IBEC says it considers talks on a new national pay agreement will be the most difficult since the process started in 1987.
Director Brendan McGinty said the organisation was committed to partnership as the best way to meet the needs of the country and counteract the many threats to economic competitiveness.
He said they would explore fully the potential for an agreement that safeguards jobs and investment but not at any price.
The talks involving the employer and business body are due to start on Thursday.
Mr McGinty criticised ICTU General Secretary David Begg for focussing on what he said was the remuneration of a relatively small number of chief executives to argue for inflationary pay increases for workers.
He added that this demonstrated the blatant weakness of the ICTU case.
Mr Begg earlier warned that the trade unions will not accept a modest wage increase at the national pay talks.
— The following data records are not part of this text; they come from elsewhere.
<file path="config.mk">
export PLATFORM = sky130hd
export DESIGN_NAME = swmq_deque_cell
export DESIGN_NICKNAME = d
export VERILOG_FILES = /design/src/hw/rtl/swmq_pkg.sv /design/src/hw/rtl/swmq_deque_cell.sv
export SDC_FILE = /design/constraint.sdc
export NUM_CORES = 1
export LEC_CHECK = 0
export ABC_CLOCK_PERIOD_IN_PS = 6300
export BUFFER_PORTS_ARGS = -buffer_cell sky130_fd_sc_hd__buf_2
export CORE_MARGIN = 2
export CORE_UTILIZATION = 40
export DETAILED_ROUTE_END_ITERATION = 16
export GPL_TIMING_DRIVEN = 0
export PLACE_DENSITY = 0.71
export SYNTH_ARGS = -nofsm -noshare
export SYNTH_HDL_FRONTEND = slang
export SYNTH_SLANG_ARGS = --single-unit
</file>
<file path="constraint.sdc">
create_clock -name clock -period 6.3 [get_ports clock]
set_input_delay 0.315 -clock clock [delete_from_list [all_inputs] [get_ports clock]]
set_output_delay 0.315 -clock clock [all_outputs]
set_load 0.01 [all_outputs]
</file>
Mr Begg said that congress has become pre-occupied with the large gap that has opened up between high earners and ordinary workers in recent years.
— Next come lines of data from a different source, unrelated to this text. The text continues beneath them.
File: config.mk
export PLATFORM = sky130hd
export DESIGN_NAME = swmq_fifo_cell
export DESIGN_NICKNAME = d
export VERILOG_FILES = /design/src/hw/rtl/swmq_pkg.sv /design/src/hw/rtl/swmq_fifo_cell.sv
export SDC_FILE = /design/constraint.sdc
export NUM_CORES = 1
export LEC_CHECK = 0
export ABC_AREA = 0
export BUFFER_PORTS_ARGS = -buffer_cell sky130_fd_sc_hd__buf_2
export CORE_MARGIN = 5
export CORE_UTILIZATION = 41
export DETAILED_ROUTE_END_ITERATION = 10
export GPL_TIMING_DRIVEN = 0
export PLACE_DENSITY = 0.8
export SYNTH_ARGS = -nofsm -noshare
export SYNTH_HDL_FRONTEND = slang
export SYNTH_SLANG_ARGS = --single-unit
File: constraint.sdc
create_clock -name clock -period 3.2 [get_ports clock]
set_input_delay 0.48 -clock clock [delete_from_list [all_inputs] [get_ports clock]]
set_output_delay 0.48 -clock clock [all_outputs]
set_load 0.02 [all_outputs]
File: src/hw/rtl/swmq_pkg.sv
package swmq_pkg;

   localparam int QUEUE_DEPTH = 64;
   localparam int VALUE_WIDTH = 32;
   localparam int COUNT_WIDTH = $clog2(QUEUE_DEPTH + 1);

   // request opcodes
   localparam logic OP_PUSH = 1'b0;
   localparam logic OP_POP  = 1'b1;

   // response status codes
   localparam logic [1:0] STATUS_OK    = 2'd0;
   localparam logic [1:0] STATUS_FULL  = 2'd1;
   localparam logic [1:0] STATUS_EMPTY = 2'd2;

   typedef logic signed [VALUE_WIDTH-1:0] value_type;
   typedef logic [COUNT_WIDTH-1:0]        count_type;

   // broadcast to every cell of both chains
   typedef struct packed {
      logic      fifo_push;   // append value at the first free cell
      logic      fifo_pop;    // move every entry one cell toward the front
      logic      dq_push;     // drop worse tail entries, then append value
      logic      dq_shift;    // drop the deque head
      logic      dq_clear;    // empty the deque
      logic      track_min;   // 1: worse means larger
      value_type value;
   } ctrl_type;

endpackage

File: src/hw/rtl/swmq_fifo_cell.sv
module swmq_fifo_cell (
   input  logic                 clock,
   input  logic                 reset,
   input  swmq_pkg::ctrl_type   ctrl,
   input  logic                 left_valid,
   input  logic                 right_valid,
   input  swmq_pkg::value_type  right_value,
   output logic                 valid,
   output swmq_pkg::value_type  value
);

   logic                valid_ff;
   logic                valid_in;
   swmq_pkg::value_type value_ff;
   swmq_pkg::value_type value_in;
   logic                load;

   // the first free cell takes a pushed value
   assign load = ctrl.fifo_push & ~valid_ff & left_valid;

   always_comb begin
      valid_in = valid_ff;
      value_in = value_ff;
      if (ctrl.fifo_pop) begin
         valid_in = right_valid;
         value_in = right_value;
      end else if (load) begin
         valid_in = 1'b1;
         value_in = ctrl.value;
      end
   end

   always_ff @(posedge clock) begin
      if (reset) begin
         valid_ff <= 1'b0;
      end else begin
         valid_ff <= valid_in;
      end
   end

   always_ff @(posedge clock) begin
      value_ff <= value_in;
   end

   assign valid = valid_ff;
   assign value = value_ff;

endmodule

==> results by group, run 1 <==
Clock tree
  • Clk root buf: clkbuf_8
  • Cts repair resizes: 0
  • Worst-skew pair later-pin latency: 0.28 ns
  • CTS Buf Count: 5
  • # hold bufs at CTS: 0
  • Post-CTS Setup Inserts: 0
  • Sink Count: 33
  • CTS tree: done
  • Clk buf depth: 2
  • CTS H-tree lvls: 2
  • Clock slew at reported path FFs: approximately 0.070 ns

Logic synthesis
  • Post-synth top area share: 62.7%
  • Post-synth ARST share: 0%
  • Cell taking the most area after synthesis: edfxtp_1
  • Synth cell count leaders: 32 x edfxtp_1, 27 x mux2_4, 5 x mux2_2
  • Post-synth EDFFs: 32
  • Seq/Total Area, Yosys: 64.0%
  • Yosys warns: 0
  • Most instantiated library cell after synthesis: edfxtp_1
  • Yosys cell types: 11
  • Mapped Avg Cell Area: 20.7 µm²
  • Mapped Area: 0.00153 mm²
  • Synth Flop Type: edfxtp_1
  • Syn nets: 148
  • Yosys reg bits: 33
  • Synth top area cells: edfxtp_1 63%, mux2_4 26%, mux2_2 3.7%, buf_6 2.2%, buf_12 1.3%
  • Post-Syn Instances: 74

Timing
  • Tcrit/Tclk final: 49.9%
  • Final hold slack: 0.364 ns
  • Crit path time final: 1.60 ns
  • Least-Margin Pin Slew: roughly 0.85 ns
  • RSZ-0062 raised after global routing: false
  • Total negative slack: 0 ns
  • Fmax: 626 MHz
  • Final Hold Vio Count: 0
  • Clock Skews: 0.00390 ns
  • Final Max Slew Viols: 0
  • Final Setup Violations: 0
  • Max-Slew Margin vs Limit: 43.5%

Drt
  • Post-route DRC: 0
  • Routed vias/inst: 4.38
  • Wirelength per Cell: roughly 15 µm
  • Via count: 1,015
  • WL final: roughly 3.4 mm
  • DR iter-0 viols: 13
  • Post-DRT Antenna Nets: 0
  • Drt pass-1 iters: 4

Pwr
  • Maximum vdd ir drop: 230 µV
  • Power Total: 1130 µW
  • Pwr per Cell Area: 507 mW/mm²
  • Leakage: 0.00108 µW

Worst setup path
  • Kind of critical path: in2reg
  • R2R Setup Slk: about 1.6 ns
  • Crit-path max FO: 17
  • Critical Path Sink Type: flop
  • Crit path launch type: primary input
  • Crit path DAT: approximately 1.6 ns
  • Worst endpoint required time: 3.18 ns

Place
  • DP Wirelength: about 2.8 mm
  • PortBufs: roughly 100
  • DP Area: 0.00212 mm²
  • Placer Congestion: 0.838

Finish
  • ANT cells: 0
  • Area grow syn2layout: 45.7%
  • Seq. cell area: slightly below 0.001 mm²
  • Multi-input gate area: roughly 500 µm²
  • Post-route design area: 0.00223 mm²
  • Layout cells sized above 1: 80.4%
  • Layout net count: approximately 260
  • Fillers: 301

GRT
  • Global-route wire length before repair: about 5.3 mm
  • GRT Util Overall: 13.7%
  • Gr ovfl total: 0
  • Initial antenna violation count: 0
  • Largest net degree at the start of global routing: 18
  • Vias in the first global route: 1,163

Floorplan
  • Io pins: 107
  • # rows: 22
  • Core outline area: 0.00363 mm²
  • Initial core utilization: 42.2%
  • Die footprint: 0.00506 mm²
  • Die width: 71.1 µm
  • DIE HEIGHT: 71.1 µm

Hold path
  • Hold Path Class: in2reg

Job
  • Max-cap violations: 0

Run status
  • Status: complete, no violations
==> per-layer routing <==
| layer | vias up | routed length (µm) | track usage [%] |
|---|---|---|---|
| met2 | 61 | 1840 | 25.3 |
| met1 | 445 | 1170 | 13.7 |
| met4 | 0 | 68 | 7.52 |
| li1 | 504 | - | - |
| met3 | 5 | 345 | 3.55 |
| met5 | - | 0 | 0 |
==> critical path, stage by stage <==
cell	delay, ns
buf_2	0.07
nand2_1	0.09
o21bai_2	0.68
buf_8	0.26
==> flip-flops by register name (all words and copies together) (netlist names) <==
signal,cells
valid,1
value,32
==> stage by stage <==
stage | utilization [%] | std cells | setup WS (ns)
finish | 61.5 | 232 | 1.60
global route | 61.5 | 232 | 1.49
CTS | 61.5 | 232 | 1.58
detailed placement | 58.3 | 224 | 1.28
global placement | 57.7 | 223 | 0.135
floorplan | - | 74 | 0.697
==> final cells by class <==
class | count | share of cell area [%]
Timing Repair Buffer | 102 | 23.3
Clock buffer | 7 | 3.87
Multi-Input combinational cell | 36 | 22.3
Clock inverter | 1 | 1.34
Tap cell | 48 | 2.69
Buffer | 4 | 2.41
Sequential cell | 33 | 43.9
Inverter | 1 | 0.168
==> power by group <==
part	total (µW)	internal (µW)	switching, µW
Sequential	526	518	8.07
Clock	397	254	144
Combinational	209	106	103
Total	1130	878	254
==> cell families (layout without fill, tap and decap cells) <==
kind of cell	after synthesis	after routing	synth area share (%)
buffers and inverters	5	115	3.75
flip-flops	33	33	64.0
AND/OR/NAND/NOR	2	2	0.653
multiplexers	32	32	30.1
AO/OA/AOI/OAI	2	2	1.47
==> cells in the final DEF, fill, tap and decap left out <==
| master | n |
|---|---|
| a221oi_2 | 1 |
| buf_12 | 1 |
| buf_2 | 101 |
| buf_6 | 3 |
| buf_8 | 1 |
| bufinv_16 | 1 |
| clkbuf_1 | 1 |
| clkbuf_8 | 6 |
| dfxtp_1 | 1 |
| edfxtp_1 | 32 |
| inv_1 | 1 |
| mux2_2 | 5 |
| mux2_4 | 27 |
| nand2_1 | 1 |
| nor2_2 | 1 |
| o21bai_2 | 1 |
==> path summary, 6_finish.rpt <==
path              start   endpoint  cells past startpoint
max          left_valid  value[13]                      4
min               reset      valid                      2
max reg2reg       valid  value[13]                      2
min reg2reg       valid      valid                      2
Power figures use the tool's default switching activity.
==> run 2, diff against run 1 <==
Settings changed: ABC_AREA 0 to 1, CORE_UTILIZATION 41 to 40, PLACE_DENSITY 0.8 to 0.79.
Clock period 3.2 ns to 1.6 ns, I/O delays scaled along.
==> results by group, run 2 <==
Drt
  • Routed vias/inst: 4.27 (was 4.38)
  • DR iter-0 viols: 56 (was 13)
  • Drt pass-1 iters: 4 (unchanged)
  • WL final: 3.51 mm (was 3.43 mm)
  • Post-route DRC: 0 (unchanged)
  • Wirelength per Cell: 11.6 µm (was 14.8 µm)
  • Via count: 1,291 (was 1,015)
  • Post-DRT Antenna Nets: 0 (unchanged)

GRT
  • Gr ovfl total: 0 (unchanged)
  • Initial antenna violation count: 0 (unchanged)
  • Largest net degree at the start of global routing: 33 (was 18)
  • GRT Util Overall: 14.1% (was 13.7%)
  • Global-route wire length before repair: 5.42 mm (was 5.33 mm)
  • Vias in the first global route: 1,277 (was 1,163)

Timing
  • Crit path time final: 1.39 ns
  • Final Max Slew Viols: 0 (unchanged)
  • Max-Slew Margin vs Limit: 52.5% (was 43.5%)
  • Final Setup Violations: 0 (unchanged)
  • Final hold slack: 0.185 ns (was 0.364 ns)
  • Total negative slack: 0 ns (unchanged)
  • Final Hold Vio Count: 0 (unchanged)
  • Tcrit/Tclk final: 86.8%
  • Least-Margin Pin Slew: 0.711 ns (was 0.847 ns)
  • Clock Skews: 0.00298 ns (was 0.00390 ns)
  • Fmax: about 700 MHz
  • RSZ-0062 raised after global routing: false (unchanged)

Floorplan
  • Die width: 70.9 µm (was 71.1 µm)
  • # rows: 22 (unchanged)
  • Die footprint: 0.00503 mm² (was 0.00506 mm²)
  • Io pins: 107 (unchanged)
  • Core outline area: 0.00363 mm² (unchanged)
  • DIE HEIGHT: 70.9 µm (was 71.1 µm)
  • Initial core utilization: 40.8% (was 42.2%)

Pwr
  • Pwr per Cell Area: 944 mW/mm² (was 507 mW/mm²)
  • Gate power share: 19.1% (was 18.4%)
  • Power Total: 2010 µW (was 1130 µW)
  • Sw Share: 26.2% (was 22.5%)
  • P_int: 1490 µW (was 878 µW)
  • Leakage: 0.00113 µW (was 0.00108 µW)
  • Seq pwr share: 52.4% (was 46.5%)
  • Sw power: 528 µW (was 254 µW)
  • Maximum vdd ir drop: 596 µV (was 230 µV)
  • Clock share of power: 28.5% (was 35.1%)

Job
  • Max-cap violations: 0 (unchanged)

Logic synthesis
  • Mapped Area: 0.00148 mm² (was 0.00153 mm²)
  • Post-synth EDFFs: 32 (unchanged)
  • Cell taking the most area after synthesis: edfxtp_1 (unchanged)
  • Yosys cell types: 11 (unchanged)
  • Post-Syn Instances: 145 (was 74)
  • Post-synth ARST share: 0% (unchanged)
  • Synth Flop Type: edfxtp_1 (unchanged)
  • Yosys reg bits: 33 (unchanged)
  • Seq/Total Area, Yosys: 66.1% (was 64.0%)
  • Post-synth top area share: 64.8% (was 62.7%)
  • Mapped Avg Cell Area: 10.2 µm² (was 20.7 µm²)
  • Synth top area cells: edfxtp_1 65%, nand2_1 23%, nand2_2 3.8%, buf_6 2.3%, buf_4 1.5% (was edfxtp_1 63%, mux2_4 26%, mux2_2 3.7%, buf_6 2.2%, buf_12 1.3%)
  • Syn nets: 219 (was 148)
  • Yosys warns: 0 (unchanged)
  • Most instantiated library cell after synthesis: nand2_1 (was edfxtp_1)
  • Synth cell count leaders: 89 x nand2_1, 32 x edfxtp_1, 9 x nand2_2 (was 32 x edfxtp_1, 27 x mux2_4, 5 x mux2_2)

Finish
  • Fillers: 324 (was 301)
  • Non-Filler Instances: 302 (was 232)
  • Most common cell after layout, fill and taps aside: buf_2 (unchanged)
  • Max reg flops: 32 (unchanged)
  • ANT cells: 0 (unchanged)
  • Layout cells sized above 1: 49.2% (was 80.4%)
  • Most frequent cells in the layout: 101 x buf_2, 88 x nand2_1, 32 x edfxtp_1, 10 x nand2_2, 5 x clkbuf_8 (was 101 x buf_2, 32 x edfxtp_1, 27 x mux2_4, 6 x clkbuf_8, 5 x mux2_2)
  • Layout net count: 327 (was 257)
  • Area grow syn2layout: 43.8% (was 45.7%)

Clock tree
  • CTS tree: done (unchanged)
  • # hold bufs at CTS: 0 (unchanged)
  • Clk root buf: clkbuf_8 (unchanged)
  • Post-CTS Setup Inserts: 0 (unchanged)
  • Clock slew at reported path FFs: 0.06 ns (was 0.07 ns)
  • Cts repair resizes: 0 (unchanged)
  • Clk buf depth: 2 (unchanged)
  • Sink Count: 33 (unchanged)
  • CTS H-tree lvls: 2 (unchanged)
  • Worst-skew pair later-pin latency: 0.28 ns (about the same)
  • CTS Buf Count: 5 (unchanged)

Worst setup path
  • WP buf/inv: 1 (was 2)
  • Slowest cell on crit path: nand2_2 (was o21bai_2)
  • Worst endpoint required time: 1.51 ns (was 3.18 ns)
  • Crit path DAT: 1.30 ns (was 1.58 ns)
  • Crit path launch type: flop (was primary input)
  • Critical Path Sink Type: flop (unchanged)
  • Crit-path cells: inv_1 > nand3_1 > nand2_2 (was buf_2 > nand2_1 > o21bai_2 > buf_8)
  • CP top delay family: simple AND/OR/NAND/NOR gates (was compound AO/OA/AOI/OAI gates)
  • Kind of critical path: reg2reg (was in2reg)
  • Critical path's largest stage delay: 0.55 ns (was 0.68 ns)
  • Crit-path max FO: 32 (was 17)

Place
  • DP Wirelength: 2.75 mm (was 2.79 mm)
  • PortBufs: 101 (unchanged)
  • Cells after DPL: 294 (was 224)
  • Placer Congestion: 0.744 (was 0.838)

Run status
  • Status: complete, no violations (unchanged)

Hold path
  • Hold Path Class: in2reg (unchanged)
-- run 2: cell types whose count changed after synthesis, sizes merged, moves of 2 or more --
cell | previous run | this run
inv | 1 | 3
nand2 | 1 | 98
nand3 | 0 | 2
buf | 4 | 7
mux2 | 32 | 0
-- run 2: through the flow --
stage	setup slack, ns	area [µm²]	utilization (%)
3_3_place_gp	0.110	2050	56.5
4_1_cts	0.185	2130	58.7
5_1_grt	0.118	2130	58.7
6_report	0.211	2130	58.7
2_1_floorplan	0.266	1490	-
3_5_place_dp	0.120	2050	56.5
-- run 2: cells by family after synthesis --
group,Yosys count,share of synthesized area [%]
buf+inv,10,6.41
flops,33,66.1
simple gates,102,27.5
-- run 2: path summary, 6_finish.rpt --
path	startpoint	end	slack (ns)	depth (start not counted)
hold / removal	reset	valid	0.18	4
setup reg to reg	valid	value[15]	0.21	3
setup / recovery	valid	value[15]	0.21	3
hold reg to reg	valid	valid	0.56	4
-- run 2: final cells by class --
type / instances / area, µm² / share of cell area (%)
plain buffers: 7 / 76.3 / 3.58
clock buffers: 5 / 68.8 / 3.23
flip-flops and latches: 33 / 981 / 46.0
multi-input cells: 102 / 410 / 19.2
well taps: 48 / 60.1 / 2.82
inverters: 3 / 18.8 / 0.880
repair buffers: 101 / 505 / 23.7
clock inverters: 3 / 12.5 / 0.587
-- run 2: worst register-to-register path: cells and delay by family, from the launching register on --
family / cells / cell delay [ns]
DFF: 1 / 0.31
and+or+nand+nor: 2 / 0.64
buffers and inverters: 1 / 0.06
-- run 2: per-layer routing --
| metal | track usage (%) | vias up | wire [µm] |
|---|---|---|---|
| li1 | - | 678 | - |
| met1 | 14.6 | 548 | 1320 |
| met2 | 25.0 | 59 | 1790 |
| met3 | 5.40 | 6 | 336 |
| met4 | 6.26 | 0 | 66 |
| met5 | 0 | - | 0 |
-- run 2: power groups by stage --
stage / Sequential [µW] / Clock (µW) / Combinational (µW)
2_1_floorplan: 1170 / 0 / 119
3_3_place_gp: 1070 / 0 / 386
3_5_place_dp: 1070 / 0 / 392
4_1_cts: 1060 / 596 / 393
5_1_grt: 1060 / 634 / 425
6_report: 1060 / 574 / 386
RTÉ's Economics Editor George Lee says the exhortations from all quarters for the trade unions to restrain their pay demands cut no ice with the unions because so many of the 'higher-ups' in Irish society have done well out of the boom, and the pay gap between ordinary workers and their bosses has become enormous.
ICTU 'forced' to adopt defensive stance
Launching an economic policy document in advance of the pay talks today, Mr Begg said that inflation is expected to remain high and that workers will need to be compensated for that as well as for improvements in productivity.
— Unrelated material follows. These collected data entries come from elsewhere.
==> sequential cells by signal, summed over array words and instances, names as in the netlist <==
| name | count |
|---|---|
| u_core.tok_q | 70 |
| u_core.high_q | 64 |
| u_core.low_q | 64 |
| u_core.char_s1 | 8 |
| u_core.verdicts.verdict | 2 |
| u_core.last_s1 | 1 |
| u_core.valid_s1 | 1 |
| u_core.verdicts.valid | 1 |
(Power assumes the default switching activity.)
Mr Begg also said that ICTU has been forced to adopt a defensive strategy in relation to the pay talks in order to ensure that gains made by workers in recent years do not unravel.
In particular he said that the issue of pensions provisions was back on the agenda.
He said he believed that a new State-based mandatory pensions scheme linked to workers' incomes is now needed to ensure adequate protection for ordinary workers in retirement.
The General Secretary also said that congress was particularly concerned about the erosion of workers' rights though the exploitation of agency workers. The use of such workers can enable employers to undermine employee conditions as well enabling employers to by-pass discrimination legislation, according to ICTU.
Mr Begg said that this must be tackled in the social partnership pay negotiations.
He added that congress would be seeking changes to industrial relations law that would enshrine the legal basis for collective bargaining, which he said has been undermined by recent High Court decisions in relation to Ryanair and the Irish Hotels Federation.